From the entries below, copy exactly the lines from the one that contains "build 17 | 0.775" through the one that contains "build 45 | 0.783", both included, and only those.

*** Study material

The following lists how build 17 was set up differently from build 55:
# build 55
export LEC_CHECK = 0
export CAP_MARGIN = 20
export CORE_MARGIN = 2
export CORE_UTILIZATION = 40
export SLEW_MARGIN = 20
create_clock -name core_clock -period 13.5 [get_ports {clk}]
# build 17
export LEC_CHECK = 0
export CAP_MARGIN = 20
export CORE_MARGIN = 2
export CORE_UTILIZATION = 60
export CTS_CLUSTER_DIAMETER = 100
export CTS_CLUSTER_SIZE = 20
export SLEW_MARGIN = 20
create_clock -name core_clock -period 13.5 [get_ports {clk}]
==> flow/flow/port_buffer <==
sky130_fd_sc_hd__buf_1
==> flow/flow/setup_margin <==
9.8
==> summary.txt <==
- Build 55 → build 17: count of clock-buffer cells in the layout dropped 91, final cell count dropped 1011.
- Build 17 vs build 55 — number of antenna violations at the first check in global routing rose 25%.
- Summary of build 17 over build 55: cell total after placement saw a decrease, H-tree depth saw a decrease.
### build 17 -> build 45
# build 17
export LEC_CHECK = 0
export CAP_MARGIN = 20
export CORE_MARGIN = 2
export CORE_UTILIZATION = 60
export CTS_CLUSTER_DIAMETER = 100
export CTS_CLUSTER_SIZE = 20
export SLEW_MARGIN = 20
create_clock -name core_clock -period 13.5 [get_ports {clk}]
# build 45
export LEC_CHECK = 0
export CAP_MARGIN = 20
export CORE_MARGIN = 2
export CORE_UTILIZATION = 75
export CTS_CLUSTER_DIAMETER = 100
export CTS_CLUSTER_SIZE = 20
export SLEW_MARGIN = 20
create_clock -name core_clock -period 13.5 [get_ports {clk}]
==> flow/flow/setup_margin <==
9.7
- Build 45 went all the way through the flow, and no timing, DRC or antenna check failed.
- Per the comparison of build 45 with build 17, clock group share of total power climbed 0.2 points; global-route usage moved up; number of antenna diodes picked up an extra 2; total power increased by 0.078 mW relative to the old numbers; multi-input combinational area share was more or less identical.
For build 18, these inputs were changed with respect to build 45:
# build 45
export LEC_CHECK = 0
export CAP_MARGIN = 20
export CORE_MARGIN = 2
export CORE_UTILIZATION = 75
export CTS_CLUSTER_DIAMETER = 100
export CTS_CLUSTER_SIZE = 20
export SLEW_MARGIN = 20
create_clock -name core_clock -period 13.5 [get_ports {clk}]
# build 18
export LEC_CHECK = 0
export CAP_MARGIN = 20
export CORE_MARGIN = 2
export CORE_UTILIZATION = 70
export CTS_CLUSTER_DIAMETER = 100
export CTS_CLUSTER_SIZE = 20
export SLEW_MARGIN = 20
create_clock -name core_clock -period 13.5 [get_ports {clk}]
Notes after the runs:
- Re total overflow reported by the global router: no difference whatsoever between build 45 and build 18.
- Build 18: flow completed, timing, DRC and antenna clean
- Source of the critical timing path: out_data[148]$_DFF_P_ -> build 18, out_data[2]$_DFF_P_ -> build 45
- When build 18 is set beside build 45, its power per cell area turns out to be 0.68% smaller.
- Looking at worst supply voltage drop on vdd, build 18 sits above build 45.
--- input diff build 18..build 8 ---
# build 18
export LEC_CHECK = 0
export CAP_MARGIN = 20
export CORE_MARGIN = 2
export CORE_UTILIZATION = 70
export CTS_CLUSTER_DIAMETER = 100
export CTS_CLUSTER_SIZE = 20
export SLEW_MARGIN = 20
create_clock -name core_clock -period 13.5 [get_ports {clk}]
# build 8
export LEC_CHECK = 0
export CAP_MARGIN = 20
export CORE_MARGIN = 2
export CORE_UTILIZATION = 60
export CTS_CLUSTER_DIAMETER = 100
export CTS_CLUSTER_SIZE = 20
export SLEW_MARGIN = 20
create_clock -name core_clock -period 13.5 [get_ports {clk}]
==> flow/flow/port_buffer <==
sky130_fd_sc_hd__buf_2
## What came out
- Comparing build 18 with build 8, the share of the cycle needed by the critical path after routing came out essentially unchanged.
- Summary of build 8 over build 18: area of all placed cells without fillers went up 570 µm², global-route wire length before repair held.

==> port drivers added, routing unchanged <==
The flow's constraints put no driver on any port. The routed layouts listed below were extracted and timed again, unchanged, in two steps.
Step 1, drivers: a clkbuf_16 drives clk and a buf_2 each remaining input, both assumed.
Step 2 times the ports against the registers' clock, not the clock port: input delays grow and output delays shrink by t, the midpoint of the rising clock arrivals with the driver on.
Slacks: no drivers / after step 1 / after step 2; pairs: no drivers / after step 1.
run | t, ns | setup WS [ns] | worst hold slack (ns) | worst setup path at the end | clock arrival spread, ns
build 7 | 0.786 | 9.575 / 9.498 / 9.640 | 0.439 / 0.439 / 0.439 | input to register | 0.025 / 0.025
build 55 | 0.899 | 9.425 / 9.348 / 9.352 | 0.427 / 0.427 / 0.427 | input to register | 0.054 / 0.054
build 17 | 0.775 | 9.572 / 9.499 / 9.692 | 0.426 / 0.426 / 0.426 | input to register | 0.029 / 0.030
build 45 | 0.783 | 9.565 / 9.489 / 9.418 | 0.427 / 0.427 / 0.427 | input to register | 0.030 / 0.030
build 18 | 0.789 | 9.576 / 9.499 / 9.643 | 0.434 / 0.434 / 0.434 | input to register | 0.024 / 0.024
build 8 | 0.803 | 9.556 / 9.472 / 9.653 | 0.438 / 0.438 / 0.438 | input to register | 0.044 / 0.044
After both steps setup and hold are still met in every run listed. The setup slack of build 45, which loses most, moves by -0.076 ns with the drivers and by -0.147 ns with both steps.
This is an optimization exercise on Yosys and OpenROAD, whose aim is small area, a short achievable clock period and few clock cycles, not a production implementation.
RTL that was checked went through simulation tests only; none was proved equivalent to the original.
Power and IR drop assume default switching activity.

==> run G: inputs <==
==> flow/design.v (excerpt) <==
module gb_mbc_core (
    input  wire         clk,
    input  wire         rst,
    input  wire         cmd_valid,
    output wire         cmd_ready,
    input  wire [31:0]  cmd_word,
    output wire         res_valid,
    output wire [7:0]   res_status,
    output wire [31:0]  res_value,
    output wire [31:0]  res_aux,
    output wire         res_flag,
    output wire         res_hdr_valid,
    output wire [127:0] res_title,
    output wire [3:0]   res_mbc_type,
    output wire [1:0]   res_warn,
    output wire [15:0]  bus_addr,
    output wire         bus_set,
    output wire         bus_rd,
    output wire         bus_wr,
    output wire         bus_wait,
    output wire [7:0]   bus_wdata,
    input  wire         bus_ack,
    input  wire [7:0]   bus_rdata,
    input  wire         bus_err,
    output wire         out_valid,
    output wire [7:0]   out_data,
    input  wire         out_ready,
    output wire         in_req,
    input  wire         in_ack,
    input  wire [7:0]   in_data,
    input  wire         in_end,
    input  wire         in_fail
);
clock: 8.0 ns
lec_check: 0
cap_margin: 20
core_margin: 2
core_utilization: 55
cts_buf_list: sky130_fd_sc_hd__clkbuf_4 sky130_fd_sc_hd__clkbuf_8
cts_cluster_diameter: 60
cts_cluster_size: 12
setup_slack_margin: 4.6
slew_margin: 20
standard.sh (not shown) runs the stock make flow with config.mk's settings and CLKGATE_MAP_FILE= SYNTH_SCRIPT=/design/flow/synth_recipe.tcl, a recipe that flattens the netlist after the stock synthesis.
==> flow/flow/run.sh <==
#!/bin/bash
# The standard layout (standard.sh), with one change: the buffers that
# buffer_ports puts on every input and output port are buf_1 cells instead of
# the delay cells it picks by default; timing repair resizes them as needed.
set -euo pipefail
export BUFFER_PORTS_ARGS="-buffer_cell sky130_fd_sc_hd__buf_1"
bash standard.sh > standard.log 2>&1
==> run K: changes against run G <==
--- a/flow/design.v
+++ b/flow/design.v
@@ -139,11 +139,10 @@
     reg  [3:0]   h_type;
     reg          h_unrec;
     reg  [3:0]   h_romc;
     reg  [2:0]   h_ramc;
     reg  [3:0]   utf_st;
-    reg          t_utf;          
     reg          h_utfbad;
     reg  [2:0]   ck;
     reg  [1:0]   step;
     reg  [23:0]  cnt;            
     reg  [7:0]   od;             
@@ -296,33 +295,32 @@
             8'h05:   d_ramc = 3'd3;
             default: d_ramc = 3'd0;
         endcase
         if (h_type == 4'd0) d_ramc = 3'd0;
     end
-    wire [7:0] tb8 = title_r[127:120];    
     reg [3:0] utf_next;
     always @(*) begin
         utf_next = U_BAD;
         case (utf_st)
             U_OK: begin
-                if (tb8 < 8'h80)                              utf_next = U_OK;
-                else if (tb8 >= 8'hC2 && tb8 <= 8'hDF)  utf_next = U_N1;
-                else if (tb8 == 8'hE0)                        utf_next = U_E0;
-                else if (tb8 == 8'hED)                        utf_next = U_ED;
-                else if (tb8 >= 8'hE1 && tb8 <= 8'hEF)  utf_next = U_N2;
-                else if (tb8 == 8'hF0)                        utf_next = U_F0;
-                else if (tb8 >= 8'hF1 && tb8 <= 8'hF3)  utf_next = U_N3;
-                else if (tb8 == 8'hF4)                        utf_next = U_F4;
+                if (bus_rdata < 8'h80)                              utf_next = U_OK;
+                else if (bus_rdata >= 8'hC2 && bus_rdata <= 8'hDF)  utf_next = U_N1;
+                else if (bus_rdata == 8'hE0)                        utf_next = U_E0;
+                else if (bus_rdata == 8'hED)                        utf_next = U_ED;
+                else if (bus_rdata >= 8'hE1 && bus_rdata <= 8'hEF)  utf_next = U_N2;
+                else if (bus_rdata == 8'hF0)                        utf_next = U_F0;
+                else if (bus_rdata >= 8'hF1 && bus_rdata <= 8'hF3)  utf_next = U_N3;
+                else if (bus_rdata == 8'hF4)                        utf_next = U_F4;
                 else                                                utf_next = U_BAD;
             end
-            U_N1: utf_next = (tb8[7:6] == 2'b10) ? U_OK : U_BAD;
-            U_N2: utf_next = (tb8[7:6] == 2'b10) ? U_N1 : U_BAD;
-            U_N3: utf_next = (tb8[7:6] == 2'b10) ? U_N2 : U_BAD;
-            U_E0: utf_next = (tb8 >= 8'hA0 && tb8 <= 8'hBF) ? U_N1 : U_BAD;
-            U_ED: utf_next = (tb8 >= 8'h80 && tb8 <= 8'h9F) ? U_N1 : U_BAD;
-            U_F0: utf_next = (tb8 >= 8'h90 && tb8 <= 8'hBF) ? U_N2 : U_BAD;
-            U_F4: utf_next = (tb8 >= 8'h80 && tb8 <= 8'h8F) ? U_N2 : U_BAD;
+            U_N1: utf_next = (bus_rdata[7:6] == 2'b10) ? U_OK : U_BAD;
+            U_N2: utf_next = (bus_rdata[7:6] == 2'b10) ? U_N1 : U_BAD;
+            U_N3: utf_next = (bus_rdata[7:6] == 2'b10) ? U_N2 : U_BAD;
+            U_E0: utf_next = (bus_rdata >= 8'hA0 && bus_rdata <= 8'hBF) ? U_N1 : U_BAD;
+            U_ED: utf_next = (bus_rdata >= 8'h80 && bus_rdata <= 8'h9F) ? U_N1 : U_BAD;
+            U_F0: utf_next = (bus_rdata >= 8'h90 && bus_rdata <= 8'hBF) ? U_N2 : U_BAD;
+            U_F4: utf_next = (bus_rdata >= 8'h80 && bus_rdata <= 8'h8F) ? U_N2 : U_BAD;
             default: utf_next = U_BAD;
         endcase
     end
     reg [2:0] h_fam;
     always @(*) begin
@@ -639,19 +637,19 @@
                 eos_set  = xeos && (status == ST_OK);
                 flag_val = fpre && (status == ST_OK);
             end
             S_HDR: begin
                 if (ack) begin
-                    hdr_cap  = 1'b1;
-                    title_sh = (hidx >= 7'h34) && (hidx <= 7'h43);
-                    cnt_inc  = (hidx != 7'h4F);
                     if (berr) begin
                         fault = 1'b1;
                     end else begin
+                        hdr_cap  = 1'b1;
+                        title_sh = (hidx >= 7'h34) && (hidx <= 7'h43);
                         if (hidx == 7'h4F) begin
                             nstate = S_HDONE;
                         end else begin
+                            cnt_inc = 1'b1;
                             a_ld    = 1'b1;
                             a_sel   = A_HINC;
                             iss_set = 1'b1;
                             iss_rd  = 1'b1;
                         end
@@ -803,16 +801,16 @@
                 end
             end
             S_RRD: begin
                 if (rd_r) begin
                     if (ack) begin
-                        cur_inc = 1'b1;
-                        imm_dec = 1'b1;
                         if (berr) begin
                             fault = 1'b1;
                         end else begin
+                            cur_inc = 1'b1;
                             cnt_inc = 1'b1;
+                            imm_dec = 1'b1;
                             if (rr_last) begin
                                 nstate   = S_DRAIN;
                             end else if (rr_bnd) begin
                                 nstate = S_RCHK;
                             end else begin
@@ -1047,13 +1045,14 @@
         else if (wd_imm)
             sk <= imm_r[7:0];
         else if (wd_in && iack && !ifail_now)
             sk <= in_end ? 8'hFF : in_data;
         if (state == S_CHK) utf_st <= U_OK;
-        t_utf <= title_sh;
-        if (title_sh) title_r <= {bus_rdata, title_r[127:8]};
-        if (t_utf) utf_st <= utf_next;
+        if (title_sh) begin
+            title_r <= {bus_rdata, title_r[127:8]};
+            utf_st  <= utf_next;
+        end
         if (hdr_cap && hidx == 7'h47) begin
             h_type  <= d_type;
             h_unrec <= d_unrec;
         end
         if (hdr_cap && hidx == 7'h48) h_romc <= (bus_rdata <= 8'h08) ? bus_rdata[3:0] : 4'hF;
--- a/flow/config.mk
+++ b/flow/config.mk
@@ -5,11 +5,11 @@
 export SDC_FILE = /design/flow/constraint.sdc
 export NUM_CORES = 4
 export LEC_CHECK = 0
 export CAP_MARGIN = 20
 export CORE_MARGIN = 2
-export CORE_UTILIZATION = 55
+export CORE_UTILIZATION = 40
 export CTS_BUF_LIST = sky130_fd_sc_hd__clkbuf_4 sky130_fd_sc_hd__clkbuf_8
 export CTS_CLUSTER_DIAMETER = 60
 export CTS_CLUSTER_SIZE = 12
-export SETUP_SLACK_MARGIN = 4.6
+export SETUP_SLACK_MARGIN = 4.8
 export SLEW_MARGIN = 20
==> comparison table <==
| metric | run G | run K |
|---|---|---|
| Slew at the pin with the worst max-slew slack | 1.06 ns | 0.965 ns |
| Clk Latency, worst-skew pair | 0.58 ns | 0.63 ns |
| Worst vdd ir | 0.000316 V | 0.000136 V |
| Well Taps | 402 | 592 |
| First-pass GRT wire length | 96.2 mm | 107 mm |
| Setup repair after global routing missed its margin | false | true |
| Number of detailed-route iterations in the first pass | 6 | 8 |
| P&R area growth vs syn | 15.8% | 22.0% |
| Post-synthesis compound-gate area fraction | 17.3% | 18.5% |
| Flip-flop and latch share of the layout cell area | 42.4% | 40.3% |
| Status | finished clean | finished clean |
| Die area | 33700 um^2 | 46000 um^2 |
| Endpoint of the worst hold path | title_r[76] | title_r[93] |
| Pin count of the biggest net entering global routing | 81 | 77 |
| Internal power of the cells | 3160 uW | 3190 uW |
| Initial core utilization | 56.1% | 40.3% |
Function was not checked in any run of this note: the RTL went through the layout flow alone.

******

Written solution>
build 17 | 0.775 | 9.572 / 9.499 / 9.692 | 0.426 / 0.426 / 0.426 | input to register | 0.029 / 0.030
build 45 | 0.783 | 9.565 / 9.489 / 9.418 | 0.427 / 0.427 / 0.427 | input to register | 0.030 / 0.030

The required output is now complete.